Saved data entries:
((

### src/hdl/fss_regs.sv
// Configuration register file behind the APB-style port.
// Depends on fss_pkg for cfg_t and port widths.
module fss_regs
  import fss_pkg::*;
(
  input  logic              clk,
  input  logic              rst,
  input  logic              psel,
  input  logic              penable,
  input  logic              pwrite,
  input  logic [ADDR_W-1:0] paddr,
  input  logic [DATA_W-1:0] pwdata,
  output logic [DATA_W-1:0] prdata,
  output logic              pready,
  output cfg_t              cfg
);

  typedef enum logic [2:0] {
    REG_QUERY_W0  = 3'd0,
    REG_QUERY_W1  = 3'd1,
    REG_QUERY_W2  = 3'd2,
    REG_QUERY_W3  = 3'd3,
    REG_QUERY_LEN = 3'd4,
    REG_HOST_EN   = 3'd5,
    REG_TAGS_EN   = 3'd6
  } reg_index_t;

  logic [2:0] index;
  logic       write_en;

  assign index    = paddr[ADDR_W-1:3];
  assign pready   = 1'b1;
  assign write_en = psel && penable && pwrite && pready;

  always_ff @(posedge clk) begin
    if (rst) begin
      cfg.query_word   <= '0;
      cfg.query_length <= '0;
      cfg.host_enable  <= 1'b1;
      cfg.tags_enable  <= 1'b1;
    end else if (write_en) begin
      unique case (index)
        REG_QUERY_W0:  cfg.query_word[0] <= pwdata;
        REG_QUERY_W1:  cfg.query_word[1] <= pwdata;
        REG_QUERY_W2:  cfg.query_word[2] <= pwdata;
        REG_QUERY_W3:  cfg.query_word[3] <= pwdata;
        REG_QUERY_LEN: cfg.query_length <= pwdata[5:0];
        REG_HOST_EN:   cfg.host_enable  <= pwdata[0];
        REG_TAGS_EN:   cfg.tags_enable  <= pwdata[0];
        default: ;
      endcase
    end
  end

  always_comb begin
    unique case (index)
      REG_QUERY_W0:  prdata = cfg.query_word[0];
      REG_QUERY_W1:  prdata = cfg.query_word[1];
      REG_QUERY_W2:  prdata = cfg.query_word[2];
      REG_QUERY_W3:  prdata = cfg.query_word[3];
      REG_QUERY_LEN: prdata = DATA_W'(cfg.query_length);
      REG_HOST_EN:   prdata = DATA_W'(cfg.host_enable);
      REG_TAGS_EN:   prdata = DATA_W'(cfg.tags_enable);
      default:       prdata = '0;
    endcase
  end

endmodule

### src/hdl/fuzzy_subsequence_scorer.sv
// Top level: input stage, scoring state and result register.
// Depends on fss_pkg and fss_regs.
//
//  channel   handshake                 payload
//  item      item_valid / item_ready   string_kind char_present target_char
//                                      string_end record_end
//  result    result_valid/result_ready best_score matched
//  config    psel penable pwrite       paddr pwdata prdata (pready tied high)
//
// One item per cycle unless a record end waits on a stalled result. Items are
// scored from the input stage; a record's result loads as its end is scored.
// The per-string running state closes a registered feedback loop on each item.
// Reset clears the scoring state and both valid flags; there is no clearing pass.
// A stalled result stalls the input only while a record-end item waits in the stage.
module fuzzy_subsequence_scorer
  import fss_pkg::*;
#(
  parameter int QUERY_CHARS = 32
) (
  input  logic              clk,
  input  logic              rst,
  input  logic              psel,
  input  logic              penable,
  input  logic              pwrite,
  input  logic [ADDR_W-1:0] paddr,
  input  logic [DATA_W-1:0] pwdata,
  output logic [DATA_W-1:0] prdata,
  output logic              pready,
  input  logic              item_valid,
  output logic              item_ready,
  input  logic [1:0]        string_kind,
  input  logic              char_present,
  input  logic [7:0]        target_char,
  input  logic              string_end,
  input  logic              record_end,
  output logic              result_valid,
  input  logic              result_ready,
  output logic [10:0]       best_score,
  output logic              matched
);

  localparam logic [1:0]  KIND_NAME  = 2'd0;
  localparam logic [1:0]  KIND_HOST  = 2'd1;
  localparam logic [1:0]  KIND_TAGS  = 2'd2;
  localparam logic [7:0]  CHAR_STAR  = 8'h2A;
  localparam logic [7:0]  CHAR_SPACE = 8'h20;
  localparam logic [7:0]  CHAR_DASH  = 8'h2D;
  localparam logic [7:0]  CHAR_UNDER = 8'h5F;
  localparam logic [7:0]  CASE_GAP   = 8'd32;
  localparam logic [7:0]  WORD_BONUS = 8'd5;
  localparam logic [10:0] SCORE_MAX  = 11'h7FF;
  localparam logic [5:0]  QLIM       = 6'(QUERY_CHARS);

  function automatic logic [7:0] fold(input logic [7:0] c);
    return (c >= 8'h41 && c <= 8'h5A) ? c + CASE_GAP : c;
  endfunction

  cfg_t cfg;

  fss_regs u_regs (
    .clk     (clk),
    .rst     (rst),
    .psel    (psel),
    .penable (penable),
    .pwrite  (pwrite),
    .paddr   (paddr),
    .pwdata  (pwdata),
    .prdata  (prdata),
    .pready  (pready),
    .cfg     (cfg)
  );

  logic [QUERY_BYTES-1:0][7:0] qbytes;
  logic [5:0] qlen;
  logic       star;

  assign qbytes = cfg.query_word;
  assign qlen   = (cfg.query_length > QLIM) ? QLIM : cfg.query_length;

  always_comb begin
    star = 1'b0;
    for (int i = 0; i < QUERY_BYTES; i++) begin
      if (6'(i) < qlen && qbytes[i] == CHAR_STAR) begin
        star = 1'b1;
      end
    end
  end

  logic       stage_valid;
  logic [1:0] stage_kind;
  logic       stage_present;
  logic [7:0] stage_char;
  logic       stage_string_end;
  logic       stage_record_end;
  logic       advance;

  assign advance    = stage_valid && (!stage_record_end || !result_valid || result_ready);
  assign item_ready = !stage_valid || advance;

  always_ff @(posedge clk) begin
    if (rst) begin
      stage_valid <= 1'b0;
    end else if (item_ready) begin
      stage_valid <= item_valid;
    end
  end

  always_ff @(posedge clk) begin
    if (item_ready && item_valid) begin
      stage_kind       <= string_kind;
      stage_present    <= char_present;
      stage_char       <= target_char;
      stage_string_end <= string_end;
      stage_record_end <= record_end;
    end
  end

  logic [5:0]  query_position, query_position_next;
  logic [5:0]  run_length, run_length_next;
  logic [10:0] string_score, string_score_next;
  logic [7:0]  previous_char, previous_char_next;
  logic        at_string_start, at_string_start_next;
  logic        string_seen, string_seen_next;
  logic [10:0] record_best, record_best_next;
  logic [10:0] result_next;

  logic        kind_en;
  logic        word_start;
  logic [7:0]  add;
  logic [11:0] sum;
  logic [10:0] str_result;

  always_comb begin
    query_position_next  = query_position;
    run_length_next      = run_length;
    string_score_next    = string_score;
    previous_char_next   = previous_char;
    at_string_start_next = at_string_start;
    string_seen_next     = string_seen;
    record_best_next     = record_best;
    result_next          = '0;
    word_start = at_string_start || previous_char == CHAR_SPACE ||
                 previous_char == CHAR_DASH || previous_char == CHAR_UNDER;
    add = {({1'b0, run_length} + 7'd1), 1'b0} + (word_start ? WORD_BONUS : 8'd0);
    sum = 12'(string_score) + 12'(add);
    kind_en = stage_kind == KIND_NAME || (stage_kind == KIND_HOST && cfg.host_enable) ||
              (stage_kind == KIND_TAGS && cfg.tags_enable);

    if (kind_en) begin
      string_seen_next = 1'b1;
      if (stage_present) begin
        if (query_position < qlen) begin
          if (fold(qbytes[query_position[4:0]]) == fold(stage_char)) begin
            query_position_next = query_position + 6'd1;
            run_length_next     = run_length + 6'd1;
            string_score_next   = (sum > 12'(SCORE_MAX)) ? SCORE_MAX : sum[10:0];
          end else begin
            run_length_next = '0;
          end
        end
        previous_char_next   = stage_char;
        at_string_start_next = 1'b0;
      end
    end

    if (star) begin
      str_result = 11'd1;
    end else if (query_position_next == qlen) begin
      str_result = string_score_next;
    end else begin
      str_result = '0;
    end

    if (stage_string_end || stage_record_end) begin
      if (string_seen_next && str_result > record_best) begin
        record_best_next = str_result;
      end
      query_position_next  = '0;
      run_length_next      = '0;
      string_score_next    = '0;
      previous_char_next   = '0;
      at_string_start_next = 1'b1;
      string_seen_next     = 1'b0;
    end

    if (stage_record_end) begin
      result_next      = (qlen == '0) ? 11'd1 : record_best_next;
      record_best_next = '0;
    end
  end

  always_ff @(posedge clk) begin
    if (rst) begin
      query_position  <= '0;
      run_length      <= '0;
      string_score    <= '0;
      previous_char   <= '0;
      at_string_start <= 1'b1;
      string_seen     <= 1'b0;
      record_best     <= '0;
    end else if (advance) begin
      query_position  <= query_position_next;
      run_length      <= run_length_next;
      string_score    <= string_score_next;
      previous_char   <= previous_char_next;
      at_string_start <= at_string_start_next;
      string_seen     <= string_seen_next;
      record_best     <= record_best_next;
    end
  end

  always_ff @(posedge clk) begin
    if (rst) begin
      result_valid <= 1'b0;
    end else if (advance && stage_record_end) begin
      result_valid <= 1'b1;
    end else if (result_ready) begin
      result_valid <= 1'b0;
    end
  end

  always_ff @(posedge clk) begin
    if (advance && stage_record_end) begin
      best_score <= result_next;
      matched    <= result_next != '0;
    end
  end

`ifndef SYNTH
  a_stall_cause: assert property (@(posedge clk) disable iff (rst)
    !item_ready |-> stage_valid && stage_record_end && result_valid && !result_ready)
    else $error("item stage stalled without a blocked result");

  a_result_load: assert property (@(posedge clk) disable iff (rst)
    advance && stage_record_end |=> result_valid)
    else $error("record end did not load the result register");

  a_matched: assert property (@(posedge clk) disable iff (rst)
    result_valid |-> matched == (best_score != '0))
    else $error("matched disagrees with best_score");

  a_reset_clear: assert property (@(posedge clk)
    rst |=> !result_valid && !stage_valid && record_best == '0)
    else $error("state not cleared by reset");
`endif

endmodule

))

- **Problem details**
Among the records above, find each line holding the string "qbytes" and pull it out.

- **Response to the exercise**
  logic [QUERY_BYTES-1:0][7:0] qbytes;
  assign qbytes = cfg.query_word;
      if (6'(i) < qlen && qbytes[i] == CHAR_STAR) begin
          if (fold(qbytes[query_position[4:0]]) == fold(stage_char)) begin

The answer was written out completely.